In the present matter, it is reasonably clear that Rodrigues’s attorney did not object at trial to the prosecution’s line of questioning on the taking of his client’s statement because, as a matter of trial strategy, he hoped to expand on the issue during cross-examination in order to impeach the accuracy of the detective’s recollection, a course defense counsel in fact pursued via his lengthy interrogation on the subject, see supra section I.

Accordingly, we do not believe that the present matter warrants an invocation of this court’s plain error doctrine.

IV. CONCLUSION

In light of the foregoing, this court affirms the circuit court’s June 15, 2004 judgment.
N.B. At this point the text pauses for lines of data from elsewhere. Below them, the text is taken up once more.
File: config.mk
export PLATFORM = sky130hd
export DESIGN_NAME = tm_inference_sequencer_flat
export DESIGN_NICKNAME = d
export VERILOG_FILES = /design/src/rtl/tm_inference_sequencer_if.sv /design/src/rtl/tm_inference_sequencer.sv /design/src/flat_wrapper.sv
export SDC_FILE = /design/constraint.sdc
export NUM_CORES = 1
export LEC_CHECK = 0
export CAP_MARGIN = 0
export CORE_UTILIZATION = 50
export DETAILED_ROUTE_END_ITERATION = 6
export PLACE_DENSITY = 0.72
export SYNTH_ARGS = -nofsm -noshare
export SYNTH_HDL_FRONTEND = slang
export SYNTH_SLANG_ARGS = --single-unit
export TNS_END_PERCENT = 30
File: constraint.sdc
create_clock -name clk -period 10.19 [get_ports clk]
set_clock_uncertainty 0.1 [all_clocks]
set_input_delay 3.057 -clock clk [delete_from_list [all_inputs] [get_ports clk]]
set_output_delay 3.057 -clock clk [all_outputs]
set_load 0.02 [all_outputs]
===== src/rtl/aes256_round_ctrl.sv =====
// Sequencer for one AES-256 encryption pass: key capture, key-expansion drive,
// datapath round strobes and a result handshake with a completed-block counter.
//
//   state | meaning
//   IDLE  | waiting for a request; in_ready high
//   ROUND | rounds 0..NUM_ROUNDS, one per cycle, no stalls
//   DONE  | result valid; waits for out_ready, may chain straight into ROUND
module aes256_round_ctrl
  import aes_pkg::*;
#(
  parameter int NUM_ROUNDS = AES256_NUM_ROUNDS,
  parameter int CNT_W      = 32
) (
  input  logic               clk,
  input  logic               reset,
  input  logic               in_valid,
  output logic               in_ready,
  input  logic [255:0]       key_in,
  output logic [255:0]       ke_key,
  output logic               ke_enable,
  output logic [ROUND_W-1:0] ke_round_num,
  output logic               dp_load,
  output logic               dp_round_en,
  output logic               dp_last_round,
  output logic               out_valid,
  input  logic               out_ready,
  output logic               busy,
  output logic [CNT_W-1:0]   blocks_done
);

  aes_state_e         state_q, state_d;
  logic [255:0]       ke_key_q, ke_key_d;
  logic [CNT_W-1:0]   blocks_done_q, blocks_done_d;
  logic               cnt_clr, cnt_inc, cnt_tc;
  logic [ROUND_W-1:0] round_cnt;

  aes_round_counter #(
    .W  (ROUND_W),
    .TC (NUM_ROUNDS)
  ) u_round_cnt (
    .clk   (clk),
    .reset (reset),
    .clr_i (cnt_clr),
    .inc_i (cnt_inc),
    .cnt_o (round_cnt),
    .tc_o  (cnt_tc)
  );

  always_ff @(posedge clk or posedge reset) begin
    if (reset) begin
      state_q       <= IDLE;
      ke_key_q      <= '0;
      blocks_done_q <= '0;
    end else begin
      state_q       <= state_d;
      ke_key_q      <= ke_key_d;
      blocks_done_q <= blocks_done_d;
    end
  end

  always_comb begin
    state_d       = state_q;
    ke_key_d      = ke_key_q;
    blocks_done_d = blocks_done_q;
    cnt_clr       = 1'b0;
    cnt_inc       = 1'b0;
    in_ready      = 1'b0;
    unique case (state_q)
      IDLE: begin
        in_ready = 1'b1;
        if (in_valid) begin
          ke_key_d = key_in;
          cnt_clr  = 1'b1;
          state_d  = ROUND;
        end
      end
      ROUND: begin
        if (cnt_tc) begin
          cnt_clr = 1'b1;
          state_d = DONE;
        end else begin
          cnt_inc = 1'b1;
        end
      end
      DONE: begin
        // Accepting a new key here only happens together with the result handshake
        in_ready = out_ready;
        if (out_ready) begin
          blocks_done_d = blocks_done_q + CNT_W'(1);
          if (in_valid) begin
            ke_key_d = key_in;
            cnt_clr  = 1'b1;
            state_d  = ROUND;
          end else begin
            state_d = IDLE;
          end
        end
      end
      default: state_d = IDLE;
    endcase
  end

  assign ke_key        = ke_key_q;
  assign ke_enable     = (state_q == ROUND);
  assign ke_round_num  = (state_q == ROUND) ? round_cnt : '0;
  assign dp_load       = (state_q == ROUND) && (round_cnt == '0);
  assign dp_round_en   = (state_q == ROUND) && (round_cnt != '0);
  assign dp_last_round = (state_q == ROUND) && cnt_tc;
  assign out_valid     = (state_q == DONE);
  assign busy          = (state_q == ROUND) || (state_q == DONE);
  assign blocks_done   = blocks_done_q;

endmodule
==> config.mk <==
export PLATFORM = sky130hd
export DESIGN_NAME = rca_serial_adder
export DESIGN_NICKNAME = d
export VERILOG_FILES = /design/src/rtl/rca_serial_adder.sv
export SDC_FILE = /design/constraint.sdc
export NUM_CORES = 1
export LEC_CHECK = 0
export ABC_AREA = 1
export BUFFER_PORTS_ARGS = -buffer_cell sky130_fd_sc_hd__buf_2
export CAP_MARGIN = 25
export CORE_UTILIZATION = 50
export CTS_CLUSTER_SIZE = 14
export DETAILED_ROUTE_END_ITERATION = 10
export MAX_ROUTING_LAYER = met4
export PLACE_DENSITY = 0.85
export SLEW_MARGIN = 20
export SYNTH_ARGS = -nofsm -noshare
export SYNTH_HDL_FRONTEND = slang
export SYNTH_SLANG_ARGS = --single-unit
==> constraint.sdc <==
create_clock -name clk -period 2.2 [get_ports clk]
set_input_delay 0.44 -clock clk [delete_from_list [all_inputs] [get_ports clk]]
set_output_delay 0.44 -clock clk [all_outputs]
set_load 0.02 [all_outputs]
===== src/rtl/ifetch_unit.sv =====
// ifetch_unit: instruction fetch stage with a 2-entry {pc, instr} buffer.
// fetch_pc drives the instruction memory. Each fetched word is pushed into
// the buffer, and decode pops from the buffer head. A redirect flushes the
// buffer and loads a word-aligned target.
// Optional build macro: IFETCH_MISALIGN_CHK_EN enables the sticky
// misaligned-redirect flag. When it is undefined, the low target bits are
// dropped and if_misalign is tied to 0.
module ifetch_unit (
  input  logic        clk,
  input  logic        rst,
  output logic [9:0]  im_addr,
  input  logic [31:0] im_dout,
  input  logic        redir_en,
  input  logic [31:0] redir_pc,
  input  logic        id_ready,
  output logic        if_valid,
  output logic [31:0] if_instr,
  output logic [31:0] if_pc,
  output logic        if_misalign
);

  logic [31:0] fetch_pc_q, fetch_pc_d;
  logic [31:0] pc_q    [2];
  logic [31:0] pc_d    [2];
  logic [31:0] instr_q [2];
  logic [31:0] instr_d [2];
  logic [1:0]  count_q, count_d;
  logic        pop, push;

  assign im_addr  = fetch_pc_q[11:2];
  assign if_valid = (count_q != 2'd0);
  assign if_pc    = if_valid ? pc_q[0]    : '0;
  assign if_instr = if_valid ? instr_q[0] : '0;

  // Redirect wins over push/pop; slot 0 is always the head, so a pop shifts slot 1 down
  always_comb begin
    fetch_pc_d = fetch_pc_q;
    count_d    = count_q;
    pc_d       = pc_q;
    instr_d    = instr_q;
    pop        = if_valid && id_ready && !redir_en;
    push       = ((count_q < 2'd2) || (if_valid && id_ready)) && !redir_en;
    if (redir_en) begin
      count_d    = '0;
      fetch_pc_d = {redir_pc[31:2], 2'b00};
    end else begin
      case ({push, pop})
        2'b10: begin
          if (count_q == 2'd0) begin
            pc_d[0]    = fetch_pc_q;
            instr_d[0] = im_dout;
          end else begin
            pc_d[1]    = fetch_pc_q;
            instr_d[1] = im_dout;
          end
          count_d = count_q + 2'd1;
        end
        2'b01: begin
          pc_d[0]    = pc_q[1];
          instr_d[0] = instr_q[1];
          count_d    = count_q - 2'd1;
        end
        2'b11: begin
          if (count_q == 2'd1) begin
            pc_d[0]    = fetch_pc_q;
            instr_d[0] = im_dout;
          end else begin
            pc_d[0]    = pc_q[1];
            instr_d[0] = instr_q[1];
            pc_d[1]    = fetch_pc_q;
            instr_d[1] = im_dout;
          end
        end
        default: ;
      endcase
      if (push) begin
        fetch_pc_d = fetch_pc_q + 32'd4;
      end
    end
  end

  // State registers for fetch_pc, the buffer slots and the occupancy count
  always_ff @(posedge clk or posedge rst) begin
    if (rst) begin
      fetch_pc_q <= '0;
      count_q    <= '0;
      pc_q[0]    <= '0;
      pc_q[1]    <= '0;
      instr_q[0] <= '0;
      instr_q[1] <= '0;
    end else begin
      fetch_pc_q <= fetch_pc_d;
      count_q    <= count_d;
      pc_q       <= pc_d;
      instr_q    <= instr_d;
    end
  end

`ifdef IFETCH_MISALIGN_CHK_EN
  logic misalign_q;
  assign if_misalign = misalign_q;

  // Sticky flag: each redirect sets it or clears it according to its alignment
  always_ff @(posedge clk or posedge rst) begin
    if (rst) begin
      misalign_q <= 1'b0;
    end else if (redir_en) begin
      misalign_q <= (redir_pc[1:0] != 2'b00);
    end
  end
`else
  logic unused_redir_lsb;
  assign unused_redir_lsb = ^redir_pc[1:0];
  assign if_misalign      = 1'b0;
`endif

endmodule
### src/rtl/unidad_control_pkg.sv
// Shared opcode classes and sequencer states for the microcontroller control unit.
package unidad_control_pkg;

    // Opcode classes on opcode[3:0]; any code with bit 3 set is an ALU operation.
    localparam logic [3:0] OPC_ALU  = 4'b1000;
    localparam logic [3:0] OPC_LDI  = 4'b0000;
    localparam logic [3:0] OPC_J    = 4'b0001;
    localparam logic [3:0] OPC_JZ   = 4'b0010;
    localparam logic [3:0] OPC_JNZ  = 4'b0011;
    localparam logic [3:0] OPC_NOP  = 4'b0100;
    localparam logic [3:0] OPC_HALT = 4'b0111;

    typedef enum logic [1:0] {
        ST_BOOT = 2'd0,
        ST_RUN  = 2'd1,
        ST_HALT = 2'd2,
        ST_STEP = 2'd3
    } state_t;

endpackage
<file path="config.mk">
export PLATFORM = sky130hd
export DESIGN_NAME = pwm_fade_array
export DESIGN_NICKNAME = d
export VERILOG_FILES = /design/src/rtl/pwm_fade_array.sv
export SDC_FILE = /design/constraint.sdc
export NUM_CORES = 2
export LEC_CHECK = 0
export CAP_MARGIN = 5
export CORE_UTILIZATION = 50
export DETAILED_ROUTE_END_ITERATION = 16
export PLACE_DENSITY = 0.77
export SLEW_MARGIN = 5
export SYNTH_ARGS = -nofsm -noshare
export SYNTH_HDL_FRONTEND = slang
export SYNTH_SLANG_ARGS = --single-unit
</file>
<file path="constraint.sdc">
create_clock -name clk -period 6.3 [get_ports clk]
set_input_delay 1.575 -clock clk [delete_from_list [all_inputs] [get_ports clk]]
set_output_delay 1.575 -clock clk [all_outputs]
set_load 0.02 [all_outputs]
</file>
Acoba, J., concurs in the result only. 
      
      . HRS § 708-831(1 )(b) provides: “(I) A person commits the offense of theft in the second degree if the person commits theft: ... (b) Of property or services the value of which exceeds $300L-)” Effective July 1, 2005 and July 1, 2006, the legislature amended HRS § 708-831 in respects immaterial to the present appeal. See 2006 Haw. Sess. L. Act 156, §§ 6 and 9 at 450; 2005 Haw. Sess. L. Act 182, §§ 3 and 7 at 579-80.
     
      
      . Both parties stipulated to the stolen arc welder's unit and engine numbers, as well as to the facts that the purchase price of the welder was $2700.00 and that the replacement cost was $2865.33. In addition to Motooka’s testimony, Maui Police Department Officer John Sang took photographs of the machine brought in by Rodri-gues, which were entered into evidence and bear unit and engine numbers identical to those of the welder reported stolen.
     
      
      . Though referred to frequently in testimony by Rodrigues, Ian Miyagawa, see infra this section, and others, there is no reference in the record to Rey's full name.
     
      
      . The full chronology of the waiver process is discussed infra in this section in the context of the voluntariness hearing conducted by the circuit court with regards to Rodrigues’s statements to Motooka and Detective Kanemitsu.
     
      
      . When later asked to confirm Rodrigues's version of events, Kanhai testified that he had no recollection of Rodrigues noticing a flyer pertaining to a welder and that he did not recall Rodri-gues making any telephone calls concerning it.
     
      
      . According to Detective Kanemitsu’s understanding, a spindle is a component of a trailer wheel.
     
      
      . On cross-examination, Rodrigues confirmed that the call was made on his cell phone and that Verizon was the carrier, but he did not attempt to introduce any call records from that period to bolster his testimony, a fact the prosecution noi-ed in its closing arguments.
     
      
      . In his statement to Motooka, Rodrigues said that Tony had told him he used to work at an HC & S mill in P’ia. Rodrigues, however, never asked Motooka for assistance in reviewing HC & S’s employment records to better identify Tony.
     
      
      . This court has recognized that " ‘having an electronic recording of all custodial interrogations would undoubtedly assist the trier of fact in ascertaining the truth.’ Such a recording ‘would be helpful to both the suspect and the police by obviating the “swearing contest” which too often arises.' ” State v. Crail, 97 Hawai'i 170, 179, 35 P.3d 197, 206 (2001) (quoting State v. Kekona, 77 Hawai'i 403, 409, 412, 886 P.2d 740, 746, 749 (1994) (Levinson, J., concurring and dissenting)). There is some irony, therefore, in the fact that Rodrigues prevented the police from creating the electronic record that would have aided him in his claims that Detective Kanemitsu inaccurately recorded his statement.
     
      
      . By contrast, and by way of illustration, if, at the conclusion of an interrogation, a suspect were to decline to make an electronically recorded statement but were otherwise willing to review the substance of the interview and to assist the police interrogator in clarifying the written notes of the conversation, the suspect would not be invoking his or her right to remain silent because the suspect would not be expressing any wish to do so.